The problem is, the function fstartup runs well but it seems like function fshutdown isn't called by the system.

5
  • Have you tried disabling SIP to see if your scripts are even compatible with that new protection?
    – bmike
    Oct 3, 2015 at 13:06
  • I set the nvram rootless=0 already. but it not work
    – Anh Bảy
    Oct 3, 2015 at 14:00
  • You can't modify /System with sip. I'll answer how to disable that
    – bmike
    Oct 3, 2015 at 14:03
  • Thanks god, I boot into recovery mode and disable SIP with command "csrutil disable" and now I can modify /System folder. But sadly what I want still not work, the script not run on startup and shutdown
    – Anh Bảy
    Oct 3, 2015 at 14:15
  • Many years laster and I'm trying to do the same exact thing with the same exact starting script. I can get both the startup function and shutdown function to run, however the shutdown function which copies the files off the RAM disk will not complete.

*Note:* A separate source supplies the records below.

## config.mk

```make
export PLATFORM = sky130hd
export DESIGN_NAME = twiddle_gain_tuner_unit
export DESIGN_NICKNAME = d
export VERILOG_FILES = /design/src/hw/rtl/twgt_pkg.sv /design/src/hw/rtl/twgt_step_scale.sv /design/src/hw/rtl/twgt_twiddle_core.sv /design/src/hw/rtl/twiddle_gain_tuner_unit.sv
export SDC_FILE = /design/constraint.sdc
export NUM_CORES = 2
export LEC_CHECK = 0
export BUFFER_PORTS_ARGS = -buffer_cell sky130_fd_sc_hd__buf_2
export CORE_ASPECT_RATIO = 0.8
export CORE_MARGIN = 2
export CORE_UTILIZATION = 39
export CTS_CLUSTER_SIZE = 30
export DETAILED_ROUTE_END_ITERATION = 7
export GPL_ROUTABILITY_DRIVEN = 0
export GPL_TIMING_DRIVEN = 0
export MAX_ROUTING_LAYER = met4
export PLACE_DENSITY = 0.52
export SETUP_SLACK_MARGIN = 0.05
export SYNTH_ARGS = -nofsm -noshare
export SYNTH_HDL_FRONTEND = slang
export SYNTH_HIERARCHICAL = 1
export SYNTH_SLANG_ARGS = --single-unit
```

## constraint.sdc

```tcl
create_clock -name clk -period 17.5 [get_ports clk]
set_clock_uncertainty 0.1 [all_clocks]
set_input_delay 1.75 -clock clk [delete_from_list [all_inputs] [get_ports clk]]
set_output_delay 1.75 -clock clk [all_outputs]
set_load 0.02 [all_outputs]
```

It seems the RAM disk is destroyed by the system before this very fast cp command can finish running. Is there any way to hold up the shutdown for a few seconds?
    – l008com
    Mar 10, 2018 at 12:22

2 Answers 2

1

I believe the correction to the shell script should be:

function fstartup()
{
    //put folder into ramdisk
     tail -f /dev/null &
     wait $!
}
function fshutdown()
{
    //detach ramdisk

}

function framdisk()
{
    //do something
}
trap fshutdown SIGTERM
trap fshutdown SIGKILL
fstartup;

So that it will wait during the startup, not the shutdown.

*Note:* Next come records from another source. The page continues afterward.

==> config.mk <==
export PLATFORM = sky130hd
export DESIGN_NAME = rmh_ctrl
export DESIGN_NICKNAME = d
export VERILOG_FILES = /design/src/rtl/rmh_pkg.sv /design/src/rtl/rmh_ctrl.sv
export SDC_FILE = /design/constraint.sdc
export NUM_CORES = 1
export LEC_CHECK = 0
export BUFFER_PORTS_ARGS = -buffer_cell sky130_fd_sc_hd__buf_4
export CAP_MARGIN = 20
export CORE_UTILIZATION = 56
export CTS_CLUSTER_SIZE = 12
export DETAILED_ROUTE_END_ITERATION = 10
export HOLD_SLACK_MARGIN = 0.05
export PLACE_DENSITY_LB_ADDON = 0.25
export SLEW_MARGIN = 20
export SYNTH_ARGS = -nofsm -noshare
export SYNTH_HDL_FRONTEND = slang
export SYNTH_SLANG_ARGS = --single-unit
==> constraint.sdc <==
create_clock -name clk -period 5.8 [get_ports clk]
set_input_delay 0.29 -clock clk [delete_from_list [all_inputs] [get_ports clk]]
set_output_delay 0.29 -clock clk [all_outputs]
set_load 0.02 [all_outputs]
==> src/rtl/rmh_pkg.sv <==
`default_nettype none
package rmh_pkg;
  localparam int unsigned DefaultCapacity = 1024;
  localparam int unsigned DefaultSampleWidth = 32;
  localparam int unsigned MedianWidth = 32;
  localparam int unsigned CountWidth = 11;

  // heap selector
  localparam logic HEAP_LO = 1'b0;
  localparam logic HEAP_HI = 1'b1;

  // datapath operations
  typedef enum logic [3:0] {
    OP_NONE      = 4'd0,
    OP_LOAD      = 4'd1,
    OP_TOPS_RD   = 4'd2,
    OP_TOPS_CAP  = 4'd3,
    OP_PP_SET    = 4'd4,
    OP_PUSH_SET  = 4'd5,
    OP_DN_RD     = 4'd6,
    OP_DN_CMP    = 4'd7,
    OP_UP_RD     = 4'd8,
    OP_UP_CMP    = 4'd9,
    OP_WRITE     = 4'd10,
    OP_WRITE_INC = 4'd11
  } op_t;

  typedef struct packed {
    op_t  op;
    logic heap;
  } cmd_t;

  typedef struct packed {
    logic lo_empty;
    logic x_le_lo;
    logic lo_gt_hi;
    logic hi_gt_lo;
    logic full;
    logic up_done;
    logic dn_done;
    logic pp_swap;
  } stat_t;
endpackage
`default_nettype wire

==> src/rtl/rmh_ctrl.sv <==
`default_nettype none
module rmh_ctrl (
  input  wire logic           clk,
  input  wire logic           rst,
  input  wire logic           in_valid,
  output logic                in_ready,
  output logic                out_valid,
  input  wire logic           out_ready,
  output logic                drop,
  output rmh_pkg::cmd_t       cmd,
  input  wire rmh_pkg::stat_t stat
);
  import rmh_pkg::*;

  typedef enum logic [14:0] {
    S_IDLE  = 15'b000000000000001,
    S_TRD   = 15'b000000000000010,
    S_TCAP  = 15'b000000000000100,
    S_DEC   = 15'b000000000001000,
    S_PPSET = 15'b000000000010000,
    S_PPCHK = 15'b000000000100000,
    S_DNRD  = 15'b000000001000000,
    S_DNCMP = 15'b000000010000000,
    S_DNWR  = 15'b000000100000000,
    S_PUSH  = 15'b000001000000000,
    S_UPRD  = 15'b000010000000000,
    S_UPCMP = 15'b000100000000000,
    S_UPWR  = 15'b001000000000000,
    S_RRD   = 15'b010000000000000,
    S_RCAP  = 15'b100000000000000
  } state_t;

  state_t state, state_next;
  logic ph, ph_next;     // heap that the next set-up works on
  logic drop_next;

  assign in_ready = (state == S_IDLE) && !out_valid;

  always_comb begin
    state_next = state;
    ph_next = ph;
    drop_next = drop;
    cmd.op = OP_NONE;
    cmd.heap = ph;
    unique case (state)
      S_IDLE: if (in_valid && in_ready) begin
        cmd.op = OP_LOAD;
        drop_next = 1'b0;
        state_next = S_TRD;
      end
      S_TRD: begin
        cmd.op = OP_TOPS_RD;
        state_next = S_TCAP;
      end
      S_TCAP: begin
        cmd.op = OP_TOPS_CAP;
        state_next = S_DEC;
      end
      S_DEC: begin
        drop_next = stat.full;
        if (stat.full) state_next = S_IDLE;
        else if (stat.lo_empty || stat.x_le_lo) begin
          ph_next = HEAP_LO;
          state_next = stat.lo_gt_hi ? S_PPSET : S_PUSH;
        end else begin
          ph_next = HEAP_HI;
          state_next = stat.hi_gt_lo ? S_PPSET : S_PUSH;
        end
      end
      S_PPSET: begin
        cmd.op = OP_PP_SET;
        state_next = S_PPCHK;
      end
      S_PPCHK: begin
        // sift the root down only if the top was displaced; push goes to the other half
        ph_next = ~ph;
        state_next = stat.pp_swap ? S_DNRD : S_PUSH;
      end
      S_DNRD: begin
        cmd.op = OP_DN_RD;
        state_next = S_DNCMP;
      end
      S_DNCMP: begin
        cmd.op = OP_DN_CMP;
        state_next = stat.dn_done ? S_DNWR : S_DNRD;
      end
      S_DNWR: begin
        cmd.op = OP_WRITE;
        state_next = S_PUSH;
      end
      S_PUSH: begin
        cmd.op = OP_PUSH_SET;
        state_next = S_UPRD;
      end
      S_UPRD: begin
        cmd.op = OP_UP_RD;
        state_next = S_UPCMP;
      end
      S_UPCMP: begin
        cmd.op = OP_UP_CMP;
        state_next = stat.up_done ? S_UPWR : S_UPRD;
      end
      S_UPWR: begin
        cmd.op = OP_WRITE_INC;
        state_next = S_RRD;
      end
      S_RRD: begin
        cmd.op = OP_TOPS_RD;
        state_next = S_RCAP;
      end
      S_RCAP: begin
        cmd.op = OP_TOPS_CAP;
        state_next = S_IDLE;
      end
      default: state_next = S_IDLE;
    endcase
  end

  always_ff @(posedge clk) begin
    if (rst) begin
      state <= S_IDLE;
      ph <= HEAP_LO;
      drop <= 1'b0;
      out_valid <= 1'b0;
    end else begin
      state <= state_next;
      ph <= ph_next;
      drop <= drop_next;
      if (out_valid && out_ready) out_valid <= 1'b0;
      else if (state != S_IDLE && state_next == S_IDLE) out_valid <= 1'b1;
    end
  end
endmodule
`default_nettype wire

### Yosys cells after proc, flatten, opt, wreduce, memory -nomap -nowiden

Index checks and enable logic that the tools add are counted.

* flip-flop bits (word level): 18
* word-level logic and storage cells: 53
* output and inout bits: 8
* input bits: 12

* eq/ne operators: 19
* reductions and logical operators: 13
* multiplexer cells: 16
* bitwise operators: 1

Operators by type and width (number)
* 15-bit one-hot mux with 14 select lines: 1
* 10-bit two-way mux: 5
* 4-bit one-hot mux with 11 select lines: 1
* 15-bit by 1-bit equality test with 1-bit output, second input constant: 2
* 15-bit by 10-bit equality test with 1-bit output, second input constant: 1
* 15-bit by 11-bit equality test with 1-bit output, second input constant: 1
* 15-bit by 12-bit equality test with 1-bit output, second input constant: 1
* 15-bit by 13-bit equality test with 1-bit output, second input constant: 1
* 15-bit by 14-bit equality test with 1-bit output, second input constant: 1
* 15-bit equality test, second input constant: 1
* 15-bit by 2-bit equality test with 1-bit output, second input constant: 1
* 15-bit by 3-bit equality test with 1-bit output, second input constant: 1
* 15-bit by 4-bit equality test with 1-bit output, second input constant: 1
* 15-bit by 5-bit equality test with 1-bit output, second input constant: 1
* 15-bit by 6-bit equality test with 1-bit output, second input constant: 1
* 15-bit by 7-bit equality test with 1-bit output, second input constant: 1
* 15-bit by 8-bit equality test with 1-bit output, second input constant: 1
* 15-bit by 9-bit equality test with 1-bit output, second input constant: 1
* 15-bit two-way mux: 1
* 15-bit by 1-bit != test with 1-bit output, second input constant: 1
* 13-bit two-way mux: 1
* 9-bit two-way mux: 1
* 2-bit OR reduction: 3
* 1-bit logical AND: 4
* other kinds (9): 15

### Longest topological paths before layout

* depth in word-level cells: 7
* gate-level depth with buffers: 7

### Worst setup path after synthesis

OpenSTA, ideal clock, no wires.

* path type: register to register
* start point: register state[9]
* end point: register out_valid
* period minus slack after synthesis: 2176 ps
* required time: 5658 ps
* library setup time: 142 ps
* data arrival time: 2034 ps
* buffers on the path: 2
* slack: 3624 ps
* stages on the path, launching flop included: 8
* cells stage by stage: dfxtp_1 -> buf_6 -> or4_4 -> buf_6 -> or4_4 -> a21oi_2 -> nand4b_1 -> a221oi_1

* word-level cells in the longest chain between the ends: 7

RTL lines
* from (decl): RTL line rmh_ctrl.sv:33 `state_t state, state_next;`
* from (signal assigned): RTL line rmh_ctrl.sv:126 `state <= state_next;`
* 15-bit by 1-bit equality test with 1-bit output: RTL line rmh_ctrl.sv:37, rmh_ctrl.sv:45
* 1-bit logical AND: RTL line rmh_ctrl.sv:37 `assign in_ready = (state == S_IDLE) && !out_valid;`
* 1-bit logical AND: RTL line rmh_ctrl.sv:46 `S_IDLE: if (in_valid && in_ready) begin`
* 15-bit two-way mux: RTL line rmh_ctrl.sv:46
* 15-bit one-hot mux with 14 select lines: RTL line rmh_ctrl.sv:45 `unique case (state)`
* 15-bit by 1-bit equality test with 1-bit output: RTL line rmh_ctrl.sv:130 `else if (state != S_IDLE && state_next == S_IDLE) out_valid <= 1'b1;`
* 1-bit logical AND *: RTL line rmh_ctrl.sv:130
* to (signal assigned): RTL line rmh_ctrl.sv:124 `out_valid <= 1'b0;`
* to (signal assigned): RTL line rmh_ctrl.sv:129 `if (out_valid && out_ready) out_valid <= 1'b0;`
* to (signal assigned): RTL line rmh_ctrl.sv:130
* to (decl): RTL line rmh_ctrl.sv:7 `output logic out_valid,`

Mark *: on every way between the ends. The rest lies on a longest branch, timed or not.
A chain may end at the register's enable or synchronous reset.

==> qor.yml <==
status: "complete, no violations"
multiInputGateArea_um2: 681.9
core_um2: 1783
synth.top_cell.area_share_pct: 32.54
place.port_buffers: 19
layout_min_cycle_time_ps: 2544
clock-root-buffer: "sky130_fd_sc_hd__clkbuf_4"
critPathCaptureType: "output port"
fin_worst_skew_ps: 1.338
cts_setup_buffers: 0
cap_violations: 0
cts.clk_slew.worst_paths_ps: 100
ctsHoldBuffers: 0
post_synth_inst_count: 134
totalWireLength_um: 2640
crit_required_ps: 5510
hold_critical_path_depth: 2
power.static_leakage_nw: 0.4867
io_pins: 20
core.rowCount: 15
number_of_antenna_violations_at_the_first_check_in_global_routing: 0
layout.nets: 159
dieWidth_um: 46.47
worst_r2r_startpoint: "state[9]"
worstReg2RegEnd: "out_valid"
yosysUniqueCellTypes: 43
remaining_drc_errors: 0
timing.final.crit_share_pct: 43.87
critPathLaunch: "state[9]"
total_setup_violations_reported_at_the_end_of_the_flow: 0
syn_area_per_cell_um2: 8.264
fillers: 143
crit_arrival_ps: 2250
power_density_nw_per_um2: 221.9
timing.setup.tns_ps: 0
syn_to_final_growth_pct: 13.45
criticalPathCategory: "flip-flop to output port"
grt_start_max_net_pins: 15
final_estimated_routing_congestion_in_global_placement: 0.9022
cp_max_fo: 8
numClockSinks: 18
synth_top_cell_by_area: "sky130_fd_sc_hd__dfxtp_1"
worst_slew_pin_slew_ps: 813.5
gr-total-overflow: 0
initial_util_pct: 62.11
die-area_um2: 2159
rsz0062_at_grt: "no"
drtPass1Iterations: 4
grt_first_pass_wirelength_um: 4409
antenna_left: 0
synth-seq-area-share_pct: 32.54
min_path_type: "primary input to flip-flop"
cts_tree: "built"
grt_usage_pct: 28.70
mappedNetlistNets: 146
synth_area_leaders: "sky130_fd_sc_hd__dfxtp_1, sky130_fd_sc_hd__nor4_1, sky130_fd_sc_hd__nor2_1"
dpl_worst_slack_ps: 3633
drt-initial-drc-count: 38
hold_viol_final: 0
drive_gt1_share_pct: 21.92
max-slew-margin-rel_pct: 45.26
insertion_delay_ps: 300
ctsHtreeMaxLevel: 1
rr_worst_depth: 5
fin_total_pwr_mw: 0.2787
antennaDiodeCount: 0
fmaxAchievable_mhz: 393.0
post_layout_nonfiller_instances: 171
cts_inserted_buffers: 3
startpoint_type: "flip-flop"
worstSetupEndpoint: "cmd[1]"
maxSlewViolCount: 0
post_cts_resized: 0
clockBufferDepth: 2
layout_setup_ws_ps: 3256
synthesis.yosys.warnings: 0
finalHoldWorstSlack_ps: 178.3
detail_placement_hpwl_um: 1873
vias: 1127
seq_area_um2: 360.3
ir_worst_vdd_v: 0.0001554
drt-wirelength-per-cell_um: 15.44
syn_area_um2: 1107
place_inst: 167
viasPerCell: 6.591
r2r_slack_ps: 3730
postSynthRegisterBits: 18
y_dimension_of_the_die_um: 46.47
first_global_vias: 977
synth_stat cells (all sizes together):
| library cell | instances |
|---|---|
| a21oi | 4 |
| a221oi | 1 |
| a22o | 1 |
| a22oi | 1 |
| a2bb2o | 1 |
| a311oi | 1 |
| a31oi | 2 |
| and3 | 1 |
| and4 | 1 |
| and4b | 2 |
| buf | 4 |
| clkbuf | 7 |
| dfxtp | 18 |
| inv | 1 |
| mux2i | 2 |
| nand2 | 8 |
| nand2b | 2 |
| nand3 | 7 |
| nand3b | 1 |
| nand4 | 3 |
| nand4b | 1 |
| nor2 | 14 |
| nor2b | 1 |
| nor3 | 9 |
| nor3b | 2 |
| nor4 | 10 |
| nor4b | 4 |
| o2111ai | 1 |
| o211ai | 1 |
| o21ai | 3 |
| o22ai | 1 |
| o41ai | 1 |
| or3 | 2 |
| or4 | 5 |
| or4b | 4 |
| xnor2 | 4 |
| xor2 | 3 |
layout make-up:
| type | instances | share of cell area, % |
|---|---|---|
| inverter | 1 | 0.2988 |
| multi-input combinational | 104 | 54.28 |
| timing repair buffer | 19 | 11.35 |
| sequential | 18 | 28.69 |
| clock buffer | 4 | 2.888 |
| tap | 25 | 2.490 |
how the worst min path moves through the flow:
stage,start,to,slack [ps]
floorplan,stat[3],state[4],370
global placement,drop,drop,460
detailed placement,ph,ph,470
CTS,out_ready,out_valid,180
global route,out_ready,out_valid,180
finish,out_ready,out_valid,180
layer usage:
layer	vias up	track usage, %	wire [µm]
met5	-	0	0
met4	0	14.12	70
met3	8	5.882	214
met2	68	43.06	1219
met1	511	38.44	1136
li1	540	-	-
power by group:
group | leakage (nW) | total (mW) | internal (mW) | switching, mW
Sequential | 0.146 | 0.136 | 0.128 | 0.00748
Combinational | 0.320 | 0.0642 | 0.0297 | 0.0346
Clock | 0.0210 | 0.0789 | 0.0383 | 0.0406
Total | 0.487 | 0.279 | 0.196 | 0.0827
state kept, by name (all words and copies together), names as in the netlist:
signal     count
state         15
out_valid      1
drop           1
ph             1
through the flow:
step	instance area [µm²]	util, %
final	1256	70.46
after global routing	1256	70.46
after CTS	1256	70.46
after detailed placement	1220	68.42
after global placement	1220	68.42
after floorplan	1107	-
worst max-delay path, cell delays in order (launching register included):
cell                       delay, ps
sky130_fd_sc_hd__dfxtp_1         400
sky130_fd_sc_hd__or4_4           600
sky130_fd_sc_hd__nor4_1          500
sky130_fd_sc_hd__nand3b_1        190
sky130_fd_sc_hd__nand3_1         120
sky130_fd_sc_hd__buf_4           140
cells by family after synthesis:
logic type	share of synthesized area [%]
buffers and inverters	5.875
and+or+nand+nor	42.82
AOI/OAI and AO/OA	11.41
muxes	1.808
xor gates and xnor gates	5.537
DFF	32.54
placed cells by master (no fill, tap or decap), types with 2 or more instances in the layout:
cell                       count
sky130_fd_sc_hd__buf_4        19
sky130_fd_sc_hd__dfxtp_1      18
sky130_fd_sc_hd__nor2_1       14
sky130_fd_sc_hd__nor4_1        9
sky130_fd_sc_hd__nor3_1        9
sky130_fd_sc_hd__nand2_1       8
sky130_fd_sc_hd__nand3_1       7
sky130_fd_sc_hd__xnor2_1       4
sky130_fd_sc_hd__or4b_2        4
sky130_fd_sc_hd__xor2_1        3
sky130_fd_sc_hd__or4_1         3
sky130_fd_sc_hd__nand4_1       3
sky130_fd_sc_hd__nor4b_1       3
sky130_fd_sc_hd__o21ai_0       3
sky130_fd_sc_hd__a21oi_1       3
sky130_fd_sc_hd__clkbuf_4      3
sky130_fd_sc_hd__or4_4         2
sky130_fd_sc_hd__or3_1         2
sky130_fd_sc_hd__nand2b_1      2
sky130_fd_sc_hd__mux2i_1       2
sky130_fd_sc_hd__nor3b_1       2
sky130_fd_sc_hd__a31oi_1       2
sky130_fd_sc_hd__and4b_1       2
(Power assumes the default switching activity.)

I'm currently running my version and it appears to work fine, it correctly runs the shutdown function when the computer is shutting down.

0

I found one bug in my script: Missing these lines in function fshutdown:

tail -f /dev/null &
wait $!

the correct function is:

function fstartup()
{
    //put folder into ramdisk
}
function fshutdown()
{
    //detach ramdisk
     tail -f /dev/null &
     wait $!
}

function framdisk()
{
    //do something
}
trap fshutdown SIGTERM
trap fshutdown SIGKILL
fstartup;

base on apple document, When the system shuts down, it sends a SIGTERM signal to all of the daemons that it started.
But my old script will execute and close itself after it started.
You need to make your script alive and wait for Sigterm signal by adding some functions like "sleep" or "wait" to make the script alive.

1
  • 1
    If the removal of the bug solved your problem, please add an explication whether and why this solved your question in your answer.